AJMC Study Confirms Link Between Financial Stress, Failure to Stick With Hypertension Medication

A new study adds to the evidence that financial pressure, or the perception of pressure, may keep patients from getting treatment or taking medication for chronic conditions such as hypertension.

PLAINSBORO, N.J. — A study published this month in The American Journal of Managed Care adds to the evidence that financial pressures — or the perception of them – may keep patients from getting treatment or taking medication for chronic conditions, such as hypertension.

Authors Didem Minbay Bernard, PhD; Patrik Johansson, MD, MPH; and Zhengyi Fang, MS examined data for persons aged 18 to 64 years from the Medical Expenditure Panel Survey-Household Component for the period 2007 to 2009. This would cover adults who were not yet eligible for Medicare, and would include persons with different types of health insurance: private plans, both group and non-group; publicly funded plans, such as Medicaid; or those without coverage. For the full study, click here.

The authors found that persons with hypertension were more likely to have high healthcare burdens, relative to family income, than those with other chronic conditions or those who were well. For example, 24 percent of those with hypertension also had a mental health disorder. When patients with limited means must foot the bill to treat multiple conditions, hypertension apparently may take a back seat.

The authors say their findings should be a wake-up call to doctors and other healthcare providers: Financial burdens to getting care or taking medication must be discussed directly, in part to determine whether the patient is eligible for assistance he or she does not know exists.

“Hypertension represents the most common reason for office visits to primary care physicians. However, recent studies show that 80 percent of physicians are unaware of medication costs and also misunderstand the complexities of health coverage,” the authors write. Physicians must become more aware of how financial pressures affect care, they said, and health plans should reconfigure cost-sharing to reduce out-of-pocket costs where there is strong evidence that treatment works.
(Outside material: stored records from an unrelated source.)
## src/rtl/mpsoc_msi_wb_master_engine.sv

```systemverilog
// Wishbone B3 master engine: turns one (addr, dir, length) command into a classic or
// linear incrementing burst, handling ack/err/rty with a bounded retry count.
module mpsoc_msi_wb_master_engine #(
  parameter int unsigned DW      = 32,
  parameter int unsigned AW      = 32,
  parameter int unsigned MAXLEN  = 16,
  parameter int unsigned RTY_MAX = 4,
  localparam int unsigned LW     = $clog2(MAXLEN)
) (
  input  logic            wb_clk,
  input  logic            wb_rst,
  input  logic            cmd_valid,
  output logic            cmd_ready,
  input  logic            cmd_we,
  input  logic [AW-1:0]   cmd_adr,
  input  logic [LW-1:0]   cmd_len,
  input  logic [DW-1:0]   wr_data,
  input  logic [DW/8-1:0] wr_sel,
  output logic            wr_ready,
  output logic [DW-1:0]   rd_data,
  output logic            rd_valid,
  output logic            done,
  output logic            done_err,
  output logic [AW-1:0]   wb_adr_o,
  output logic [DW-1:0]   wb_dat_o,
  output logic [DW/8-1:0] wb_sel_o,
  output logic            wb_we_o,
  output logic            wb_cyc_o,
  output logic            wb_stb_o,
  output logic [2:0]      wb_cti_o,
  output logic [1:0]      wb_bte_o,
  input  logic [DW-1:0]   wb_dat_i,
  input  logic            wb_ack_i,
  input  logic            wb_err_i,
  input  logic            wb_rty_i
);

  localparam int unsigned RW = $clog2(RTY_MAX + 1);
  localparam logic [2:0] CtiClassic = 3'b000;
  localparam logic [2:0] CtiIncr    = 3'b010;
  localparam logic [2:0] CtiEnd     = 3'b111;

  typedef enum logic [1:0] {StIdle, StBus, StRetry, StDone} state_e;

  state_e            state_q, state_d;
  logic              cyc_q, cyc_d;
  logic              we_q, we_d;
  logic [AW-1:0]     adr_q, adr_d;
  logic [DW/8-1:0]   sel_q, sel_d;
  logic [2:0]        cti_q, cti_d;
  logic [LW-1:0]     len_q, len_d;
  logic [LW-1:0]     cnt_q, cnt_d;
  logic [RW-1:0]     rty_q, rty_d;
  logic [DW-1:0]     rd_data_q, rd_data_d;
  logic              rd_valid_q, rd_valid_d;
  logic              wr_ready_q, wr_ready_d;
  logic              done_q, done_d;
  logic              done_err_q, done_err_d;

  always_ff @(posedge wb_clk or posedge wb_rst) begin
    if (wb_rst) begin
      state_q    <= StIdle;
      cyc_q      <= 1'b0;
      we_q       <= 1'b0;
      adr_q      <= '0;
      sel_q      <= '0;
      cti_q      <= CtiClassic;
      len_q      <= '0;
      cnt_q      <= '0;
      rty_q      <= '0;
      rd_data_q  <= '0;
      rd_valid_q <= 1'b0;
      wr_ready_q <= 1'b0;
      done_q     <= 1'b0;
      done_err_q <= 1'b0;
    end else begin
      state_q    <= state_d;
      cyc_q      <= cyc_d;
      we_q       <= we_d;
      adr_q      <= adr_d;
      sel_q      <= sel_d;
      cti_q      <= cti_d;
      len_q      <= len_d;
      cnt_q      <= cnt_d;
      rty_q      <= rty_d;
      rd_data_q  <= rd_data_d;
      rd_valid_q <= rd_valid_d;
      wr_ready_q <= wr_ready_d;
      done_q     <= done_d;
      done_err_q <= done_err_d;
    end
  end

  always_comb begin
    state_d    = state_q;
    cyc_d      = cyc_q;
    we_d       = we_q;
    adr_d      = adr_q;
    sel_d      = sel_q;
    cti_d      = cti_q;
    len_d      = len_q;
    cnt_d      = cnt_q;
    rty_d      = rty_q;
    rd_data_d  = rd_data_q;
    rd_valid_d = 1'b0;
    wr_ready_d = 1'b0;
    done_d     = 1'b0;
    done_err_d = 1'b0;
    unique case (state_q)
      StIdle: begin
        if (cmd_valid) begin
          state_d = StBus;
          cyc_d   = 1'b1;
          we_d    = cmd_we;
          adr_d   = cmd_adr;
          len_d   = cmd_len;
          cnt_d   = '0;
          rty_d   = '0;
          sel_d   = cmd_we ? '0 : '1;
          cti_d   = (cmd_len == '0) ? CtiClassic : CtiIncr;
        end
      end
      StBus: begin
        // Priority err > rty > ack; responses only count while the strobe is up.
        if (cyc_q && wb_err_i) begin
          state_d    = StDone;
          cyc_d      = 1'b0;
          done_d     = 1'b1;
          done_err_d = 1'b1;
        end else if (cyc_q && wb_rty_i) begin
          cyc_d = 1'b0;
          if (rty_q == RW'(RTY_MAX - 1)) begin
            state_d    = StDone;
            done_d     = 1'b1;
            done_err_d = 1'b1;
          end else begin
            state_d = StRetry;
            rty_d   = rty_q + RW'(1);
          end
        end else if (cyc_q && wb_ack_i) begin
          rty_d      = '0;
          rd_valid_d = ~we_q;
          wr_ready_d = we_q;
          if (!we_q) begin
            rd_data_d = wb_dat_i;
          end
          if (cnt_q == len_q) begin
            state_d = StDone;
            cyc_d   = 1'b0;
            done_d  = 1'b1;
          end else begin
            cnt_d = cnt_q + LW'(1);
            adr_d = adr_q + AW'(DW / 8);
            cti_d = ((cnt_q + LW'(1)) == len_q) ? CtiEnd : CtiIncr;
          end
        end
      end
      StRetry: begin
        state_d = StBus;
        cyc_d   = 1'b1;
      end
      StDone: begin
        state_d = StIdle;
      end
      default: begin
        state_d = StIdle;
        cyc_d   = 1'b0;
      end
    endcase
  end

  assign cmd_ready = (state_q == StIdle);
  assign wr_ready  = wr_ready_q;
  assign rd_data   = rd_data_q;
  assign rd_valid  = rd_valid_q;
  assign done      = done_q;
  assign done_err  = done_err_q;
  assign wb_adr_o  = adr_q;
  assign wb_dat_o  = wr_data;
  assign wb_sel_o  = we_q ? wr_sel : sel_q;
  assign wb_we_o   = we_q;
  assign wb_cyc_o  = cyc_q;
  assign wb_stb_o  = cyc_q;
  assign wb_cti_o  = cti_q;
  assign wb_bte_o  = 2'b00;

endmodule

```

## config.mk

```make
export PLATFORM = sky130hd
export DESIGN_NAME = mpsoc_msi_wb_master_engine
export DESIGN_NICKNAME = d
export VERILOG_FILES = /design/src/rtl/mpsoc_msi_wb_master_engine.sv
export SDC_FILE = /design/constraint.sdc
export NUM_CORES = 1
export LEC_CHECK = 0
export CAP_MARGIN = 20
export CORE_UTILIZATION = 32
export CTS_BUF_LIST = sky130_fd_sc_hd__clkbuf_8
export DETAILED_ROUTE_END_ITERATION = 6
export GPL_ROUTABILITY_DRIVEN = 0
export PLACE_DENSITY = 0.66
export SLEW_MARGIN = 20
export SYNTH_ARGS = -nofsm -noshare
export SYNTH_HDL_FRONTEND = slang
export SYNTH_SLANG_ARGS = --single-unit
```

## constraint.sdc

```tcl
create_clock -name wb_clk -period 6.4 [get_ports wb_clk]
set_clock_uncertainty 0.1 [all_clocks]
set_input_delay 0.96 -clock wb_clk [delete_from_list [all_inputs] [get_ports wb_clk]]
set_output_delay 0.96 -clock wb_clk [all_outputs]
set_load 0.05 [all_outputs]
```

# ---- Yosys cells after proc, flatten, opt, wreduce, memory -nomap -nowiden
# Index checks and enable logic that the tools add are counted.
dict set report classes {
  addsub 3
  eq_ne 15
  muxes 58
  bitwise_logic 3
  n_reduce_logical 13
}
# cell count
set op_table {}
lappend op_table {{2-to-1 mux 32 bit} 5}
lappend op_table {{case mux 32 bit (2 select lines)} 1}
lappend op_table {{2-to-1 mux 3 bit} 11}
lappend op_table {{adder 32 x 3 -> 32 bit, second input constant} 1}
lappend op_table {{2-to-1 mux 4 bit} 7}
lappend op_table {{2-to-1 mux 1 bit} 23}
lappend op_table {{2-to-1 mux 2 bit} 6}
lappend op_table {{case mux 3 bit (2 select lines)} 2}
lappend op_table {{!= test 2 bit, second input constant} 5}
lappend op_table {{AND reduction 5 bit} 2}
lappend op_table {{equality test 4 bit} 2}
lappend op_table {{!= test 4 bit, second input constant} 2}
lappend op_table {{case mux 2 bit (4 select lines)} 1}
lappend op_table {{case mux 4 bit (2 select lines)} 1}
lappend op_table {{!= test 3 bit, second input constant} 2}
lappend op_table {{AND reduction 6 bit} 1}
lappend op_table {{adder 4 x 1 -> 4 bit, second input constant} 1}
lappend op_table {{equality test 2 bit, second input constant} 2}
lappend op_table {{zero test 4 bit} 1}
lappend op_table {{AND reduction 4 bit} 1}
lappend op_table {{adder 3 x 1 -> 3 bit, second input constant} 1}
lappend op_table {{equality test 3 x 2 -> 1 bit, second input constant} 1}
lappend op_table {{logical AND 1 bit} 3}
lappend op_table {{inverter 1 bit} 3}
lappend op_table {{7 further kinds} 7}
dict set report totals {
  regBits 90
  output_inout_bits 113
}

# ---- Depth between registers and ports, before layout
dict set report logic_depth {
  ltp_word 8
  depth_mapped 7
  depth_no_buf 7
}

# ---- Worst setup path after synthesis
# No wires, ideal clock.
dict set report synth_timing {
  kind {flip-flop to flip-flop}
  from {reg state_q[0]}
  to {reg len_q[0]}
  setup_ns 0.125
  arrival_time_ns 2.246
  required_ns 6.175
  slack_ns 3.929
  stages_incl_launch_ff 6
  path_buffers 2
  path_cell_list {dfrtp_1 > nor2_1 > and2_1 > clkbuf_1 > clkbuf_1 > mux2_2}
}
dict set report synth_between {
  elab_chain_cells 2
}
# element line_no
set synth_lines {}
lappend synth_lines {{start, declared} 45} ;# state_e state_q, state_d;
lappend synth_lines {{start signal, assigned} 62} ;# state_q <= StIdle;
lappend synth_lines {{start signal, assigned} 77} ;# state_q <= state_d;
lappend synth_lines {{zero test 2 bit} n/a}
lappend synth_lines {{named net cmd_ready} 13} ;# output logic cmd_ready,
lappend synth_lines {{AND reduction 2 bit (no source line)} n/a}
lappend synth_lines {{end signal, assigned} 83} ;# len_q <= len_d;
lappend synth_lines {{end, declared} 51} ;# logic [LW-1:0] len_q, len_d;
# The timed path passes the listed nets, and every way through them passes these cells.
# A chain may end at the register's enable or synchronous reset.

# ---- Worst setup path after layout
dict set report layout_timing {
  from {in wr_sel[1]}
  to {out wb_sel_o[1]}
}
dict set report layout_between {
  elab_chain_cells 1
}
# element line_no
set layout_lines {}
lappend layout_lines {{start, declared} 18} ;# input logic [DW/8-1:0] wr_sel,
lappend layout_lines {{2-to-1 mux 4 bit} 180} ;# assign wb_sel_o = we_q ? wr_sel : sel_q;
lappend layout_lines {{end, declared} 26} ;# output logic [DW/8-1:0] wb_sel_o,
# Every way passes these cells.

==> results.env <==
GRT_UTIL_ALL_LAYERS_PCT=16.48
TIMING.FINAL.MAX_SLEW_VIOLATIONS=0
CRITICAL_PATH.STARTPOINT='wr_sel[1]'
HOLD_PATH_STARTPOINT='rty_q[2]'
DETAILROUTE.VIA_COUNT=3841
SYNTHARSTFLOPSHARE_PCT=100.0
RR_STARTPOINT='cnt_q[0]'
DRC=0
TIMING.FMAX_MHz=294.4
SYNTH.FF_LATCH_COUNT=86
LAYOUT.AREA.SEQ_UM2=2152
CP_DATA_ARRIVAL_TIME_PS=2340
CTS.SINK_COUNT=86
DRT_PRE_ANTENNA_ITERS=4
AVGSYNTHCELLAREA_UM2=10.49
CORE_AREA_UM2=13990
INITIAL_UTILIZATION_PCT=33.07
SYNTH.LIB_CELLS_USED.DISTINCT=59
NUMBER_OF_ANTENNA_VIOLATIONS_AT_THE_FIRST_CHECK_IN_GLOBAL_ROUTING=0
SEQ_POWER_SHARE_PCT=28.8
FINALWORSTPATHREQUIREDPERIOD_PS=3397
H-TREE-DEPTH=3
CRITICAL_PATH_PEAK_FANOUT=1
NET-SWITCHING-POWER_mW=1.795
VIA_PER_INST=5.170
TOTALWIRELENGTH_UM=12110
WORST_HOLD_PATH_TYPE='flop to flop'
MULTI_INPUT_GATE_AREA_UM2=2072
ANTENNA_LEFT=0
CTS_TREE='yes'
UTILIZATION_PCT=45.11
DIE_H_UM=122.2
YOSYS.AREA.TOP_TYPE_SHARE_PCT=46.52
FINISH.NET_COUNT=673
WORST-SETUP-PATH-TYPE='input port to output port'
MAX_SLEW.WORST_PIN.SLEW_PS=915.7
VDD_IR_DROP_MAX_V=0.0003083
FILLER_CELL_COUNT=1318
POST_CTS_HOLD_BUFFER_COUNT=0
PLACE.PORT_BUFFERS=157
SYN-CELL-AREA_UM2=4626
CRITICAL-PATH-MAX-STAGE-DELAY_PS=790
MOSTFREQUENTLAYOUTCELLS='sky130_fd_sc_hd__clkdlybuf4s50_1 (157), sky130_fd_sc_hd__dfrtp_1 (86), sky130_fd_sc_hd__mux2_2 (40)'
RATIO_OF_CELLS_WITH_DRIVE_ABOVE_1_IN_THE_FINAL_LAYOUT_PCT=14.74
FINALSETUPVIOLATIONS=0
REQUIRED_TIME_REPORTED_FOR_THE_CRITICAL_PATH_ENDPOINT_PS=5340
CTS_SETUP_BUFFERS=0
SHARE_CLK_OF_TOTAL_POWER_PCT=11.0
REPORT.POWER.TOTAL_mW=3.521
POWER.DENSITY_CELL_AREA_nW_PER_UM2=558.1
YS_DOMINANT_REG_CELL='sky130_fd_sc_hd__dfrtp_1'
WORSTPATHBUFFERINVERTERCOUNT=2
FINAL-HOLD-VIOLATION-COUNT=0
PATH_CLK_SLEW_PS=80
SYNTH.YOSYS.WARNINGS=0
P_INT_mW=1.727
DPL.HPWL_UM=8787
POWER.SWITCHING_FRACTION_PCT=50.96
SYNTH_ENABLE_FLOP_CELLS=0
P_R_AREA_GROWTH_VS_SYN_PCT=36.41
MAXCAPVIOLCOUNT=0
SYNTH.TOP_CELLS.BY_AREA='sky130_fd_sc_hd__dfrtp_1 (47%), sky130_fd_sc_hd__mux2_2 (9.7%), sky130_fd_sc_hd__buf_4 (6.5%)'
RSZ_0062_RAISED_AFTER_GLOBAL_ROUTING='false'
SYNTH.YOSYS.SEQ_AREA_SHARE_PCT=46.52
CLOCKROOTBUFFER='sky130_fd_sc_hd__clkbuf_8'
TRITONCTS.NUM_BUFFERS=9
GRT_PASS1_VIAS=3902
GRT_FIRST_PASS_WIRELENGTH_UM=19270
NUM_ANTENNA_CELLS=0
CLOCK_INSERTION_DELAY_WORST_SKEW_PS=370
CELLLEAKAGEPOWER_nW=2.532
TIMING.FINAL.CRIT_SHARE_PCT=53.08
PATH_DELAY_FAMILY='buffers and inverters'
CLOCK_PATH_BUFFERS=2
FIN_SETUP_TNS_PS=0
CHIP_WIDTH_UM=122.2
START_KIND='input port'
WL_PER_CELL_UM=16.30
MOST_COMMON_CELL_AFTER_LAYOUT_FILL_AND_TAPS_ASIDE='sky130_fd_sc_hd__clkdlybuf4s50_1'
DIEAREA_UM2=14940
CP_CELL_SEQUENCE='clkdlybuf4s50_1 > nand2_1 > nand2_1 > clkdlybuf4s50_1'
COMBPWRFRAC_PCT=60.2
CPMAXSTAGEDELAYCELL='sky130_fd_sc_hd__clkdlybuf4s50_1'
DRT_FIRST_ITER_VIOLATIONS=223
TIMING.SLEW.HEADROOM_PCT=38.82
GRT-OVFL-TOTAL=0
POST_CTS_RESIZE_COUNT=0
PIN_COUNT=224
YOSYSTOPAREACELL='sky130_fd_sc_hd__dfrtp_1'
NETLIST_INSTANCES=441
STD_CELL_ROWS=43
OUTCOME='finished, final reports clean'
GRT_MAX_DEGREE=56
WORSTSETUPENDPOINTTYPE='output port'
==> tightest hold or removal path, stage by stage (launching register included) <==
cell	delay, ps
sky130_fd_sc_hd__dfrtp_1	350
sky130_fd_sc_hd__nand2_1	50
sky130_fd_sc_hd__o41ai_1	60
==> layout make-up <==
| cell class | instances | share of cell area, % |
|---|---|---|
| clock buffer | 9 | 1.963 |
| multi-input combinational | 291 | 32.84 |
| tap | 180 | 3.569 |
| inverter | 7 | 0.4362 |
| clock inverter | 7 | 1.150 |
| timing repair buffer | 163 | 25.94 |
| sequential | 86 | 34.11 |
==> state kept, by name, indices dropped and copies added, names as in the netlist <==
signal / cells
rd_data: 32
wb_adr_o: 32
cnt_q: 4
len_q: 4
rty_q: 3
state_q: 2
wb_cti_o: 2
done: 1
done_err: 1
rd_valid: 1
sel_q: 1
wb_cyc_o: 1
wb_we_o: 1
wr_ready: 1
==> through the flow <==
stage / area [µm²] / hold slack [ps] / worst slack, ps / cells
finish: 6310 / 388.3 / 3003 / 743
global route: 6310 / 434.8 / 2935 / 743
CTS: 6310 / 393.8 / 2996 / 743
detailed placement: 6113 / 373.3 / 3008 / 727
global placement: 6086 / 360.5 / 3011 / 726
floorplan: 4629 / 343.2 / 3118 / 442
==> cells by family (layout without fill, tap and decap cells) <==
family          after synthesis  count (layout)  synth area share, %
xor+xnor                      8               8                1.515
flops                        86              86                46.52
other cells                   1               2              0.08107
buf+inv                      65             186                8.980
mux                          41              41                9.954
compound gates              106             106                16.39
fa+ha+maj                     4               4                1.082
simple gates                130             130                15.47
==> final timing paths <==
path / cells after the start / endpoint / slack [ps]
hold / removal: 2 / rty_q[2] / 390
setup reg to reg: 5 / wb_adr_o[16] / 3700
hold reg to reg: 2 / rty_q[2] / 390
min in group asynchronous: 3 / wb_adr_o[3] / 910
max in group asynchronous: 4 / len_q[1] / 4660
setup / recovery: 4 / wb_sel_o[1] / 3000
==> synthesized netlist by cell type, drive strengths merged, types with 2 or more instances <==
cell / instances
o22a: 8
nor3: 3
nand3: 16
a31oi: 4
buf: 47
nor2: 33
o21ai: 14
o31ai: 4
or3: 2
nand2b: 3
a21oi: 36
ha: 4
inv: 7
dfrtp: 86
nor2b: 2
mux2: 40
o22ai: 9
xor2: 4
and4: 5
a22o: 3
xnor2: 4
and3: 8
o211ai: 4
nand2: 35
a211oi: 5
and2: 4
clkbuf: 11
nor4: 5
a31o: 2
o2bb2a: 3
nor3b: 3
nand4: 6
a2bb2oi: 2
o41ai: 3
==> power by group through the flow <==
stage	clock network, mW	logic (mW)	registers, mW
4_1_cts	0.403	2.14	1.02
5_1_grt	0.425	2.25	1.05
3_5_place_dp	0	2.13	1.03
2_1_floorplan	0	0.857	1.66
6_report	0.387	2.12	1.01
3_3_place_gp	0	2.09	1.01
==> metal layers <==
layer | share of wire [%] | global-route usage [%]
met5 | 0 | 0
met4 | 2.6 | 8.765
met3 | 5.0 | 2.556
met2 | 51 | 28.34
met1 | 41 | 19.76
Power figures use the tool's default switching activity.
For purposes of the study, healthcare burdens included all health-related spending, such as deductibles and co-payments, cost-sharing, and payments for services not covered by insurance. Total burdens included healthcare costs plus additional spending on premiums, for those on private non-group plans.
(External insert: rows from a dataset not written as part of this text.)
--- src/rtl/mult4x4.sv ---
// Unsigned 4x4 multiplier producing an 8-bit partial product.
// Purely combinational; the result is valid in the same cycle, with no handshake.
module mult4x4
    import mult_pkg::*;
(
    input  logic [NIB_W-1:0] a,
    input  logic [NIB_W-1:0] b,
    output logic [PP_W-1:0]  p
);

    assign p = PP_W'(a) * PP_W'(b);

endmodule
Among those being treated for hypertension, spending on healthcare could consume large shares of a family’s resources, even if the family had coverage during the study period. The authors found:

  • Overall, persons with hypertension were more likely to be on publicly funded insurance or have no coverage, and these groups spent 18.6 percent (public insurance) and 21 percent (no coverage) of family income on healthcare.
  • While smaller in number, those with hypertension who had private coverage outside of a group plan had an alarming total burden of 49.9 percent of family income, with the bulk of the cost going toward insurance premiums.

The study also looked at responses from patients who had been treated for hypertension in the past year but were not being treated when they were surveyed. About 73 percent of patients in this situation thought delaying care was a problem, whether they had healthcare burdens above 20 percent of family income, or burdens below that mark. Hypertension patients who were not receiving care and who had healthcare burdens above 20 percent reported the following:

  • 15.7 percent were unable to get care for financial reasons
  • 13.6 percent delayed care due to financial reasons

For both responses, those most likely to not receive care or delay care were the uninsured, following by those with publicly funded healthcare.

The good news, the authors wrote, is that the Affordable Care Act (ACA) may reduce out-of-pocket costs for those who previously lacked access to group health insurance. “The ACA sets limits on out-of-pocket spending for deductibles, coinsurance and co-payments,” they wrote, with 2014 maximums set at $6,350 for an individual and $12,700 for a family.

About the Journal

The American Journal of Managed Care, now in its 20th year of publication, is the leading peer-reviewed journal dedicated to issues in managed care. In December 2013, AJMC launched The American Journal of Accountable Care, which publishes research and commentary devoted to understanding changes to the healthcare system due to the 2010 Affordable Care Act. AJMC’s news publications, the Evidence-Based series, bring together stakeholder views from payers, providers, policymakers and pharmaceutical leaders in the areas of oncology, diabetes management, respiratory care, and immunology and infectious disease.